If you compile before startup, then the user has to wait a lot longer for that first run - at that point in time, you can't know what the user will actually use. By only compiling what you need, when you need it, you can start much quicker, simply because you have less work to do, and you don't store a lot of code that the user will never use (which for a large program can be a lot of code).

If you start caching the JIT'ted code across sessions, you need to keep track of what has already been compiled and then store it to disk. For a large program, you might have a lot of native code to load from disk. Disk I/O is quite expensive, so it might just take longer to wait for the disk than to re-JIT it. Additionally, you need to keep track of how long that cache is usable. If the hardware changes, you might want to re-JIT in order to apply some new optimizations. If the program changes, you can't use any of your old compiled code. If the run-time compiler changes, then a security bug might have been fixed, and you need to recompile to make sure that bug doesn't remain in your native code.

Basically, the JIT compiler suddenly has a lot more work to do (including disk I/O to deal with the cache) and becomes much more complicated and slow, reducing the point of JIT'ing.

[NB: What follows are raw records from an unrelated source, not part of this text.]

[config.mk]
export PLATFORM = sky130hd
export DESIGN_NAME = flow_pulse_totalizer_rate
export DESIGN_NICKNAME = d
export VERILOG_FILES = /design/src/rtl/fptr_pkg.sv /design/src/rtl/fptr_ram.sv /design/src/rtl/fptr_div.sv /design/src/rtl/fptr_datapath.sv /design/src/rtl/fptr_ctrl.sv /design/src/rtl/flow_pulse_totalizer_rate.sv
export VERILOG_INCLUDE_DIRS = /design/src /design/src/rtl
export SDC_FILE = /design/constraint.sdc
export NUM_CORES = 2
export LEC_CHECK = 0
export ABC_AREA = 1
export BUFFER_PORTS_ARGS = -buffer_cell sky130_fd_sc_hd__buf_4
export CAP_MARGIN = 20
export CORE_MARGIN = 4
export CORE_UTILIZATION = 65
export CTS_CLUSTER_SIZE = 28
export DETAILED_ROUTE_END_ITERATION = 10
export GPL_TIMING_DRIVEN = 0
export PLACE_DENSITY = 0.8
export SLEW_MARGIN = 10
export SYNTH_ARGS = -nofsm -noshare
export SYNTH_HDL_FRONTEND = slang
export SYNTH_SLANG_ARGS = --single-unit
[constraint.sdc]
create_clock -name i_clk -period 11.7 [get_ports i_clk]
set_input_delay 1.17 -clock i_clk [delete_from_list [all_inputs] [get_ports i_clk]]
set_output_delay 1.17 -clock i_clk [all_outputs]
set_load 0.02 [all_outputs]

Now, that doesn't mean that it can't sometimes be advantageous to pre-compile certain assemblies, and as Matthew Ferreira points out, that's what the ngen tool can do - but in the general case, it's just not worth doing that, because JIT compilation is often more than fast enough.

Michael Madsen
#1 is likely the single most important reason
STW
Neither of these points are relevant to the question: atli asked about compiling it on the target machine, not the developer's machine.
JasonFruit
@Jason: Ah, you're right - I misread that part. Editing...
Michael Madsen
+1, excellent answer
Thomas Levesque
Yes, that's much better. -1 removed
JasonFruit
+3  A: 

I don't write compilers or run-times, so I can't say this for certain, but I don't believe just-in-time = every time. It just means we wait until we really need to compile, but once the compile is done for that instance, it won't be compiled again.

cdkMoose
You are correct: if a piece of code is not executed during a session, then it doesn't need to be JIT compiled. However, the JIT compiled code is not (usually) cached for future sessions, so the JIT compilation happens again the next time you run the program.
Michael Madsen
+1  A: 

If you compile directly to machine-code then you've targeted a specific system:

Code --> Machine Code

However, in .NET, Java, etc. what you are targeting is the virtual machine. This produces code which any .NET compliant VM can interpret, and in turn JIT into real machine code.

So, in .NET:

Code --> IL --> VM (executing) --> JIT'd Machine Code

Initially it looks more complicated, but consider targeting multiple architectures:

Code(x86) --> Machine Code(x86)
Code(ppc) --> Machine Code(ppc)
etc... (1x code-set per target)

Versus

Code --> IL --> VM(x86) (executing) --> JIT'd x86 Machine Code
                VM(ppc) (executing) --> JIT'd ppc Machine Code
                etc...

My illustration is rough, but you'll note that a single package of .NET code can target and run on multiple platforms

STW
A: 

Another advantage of JIT compilation: code that was written 10 or 15 years ago can get a significant performance boost by simply being run with a state-of-the art JIT, without any changes to the code at all.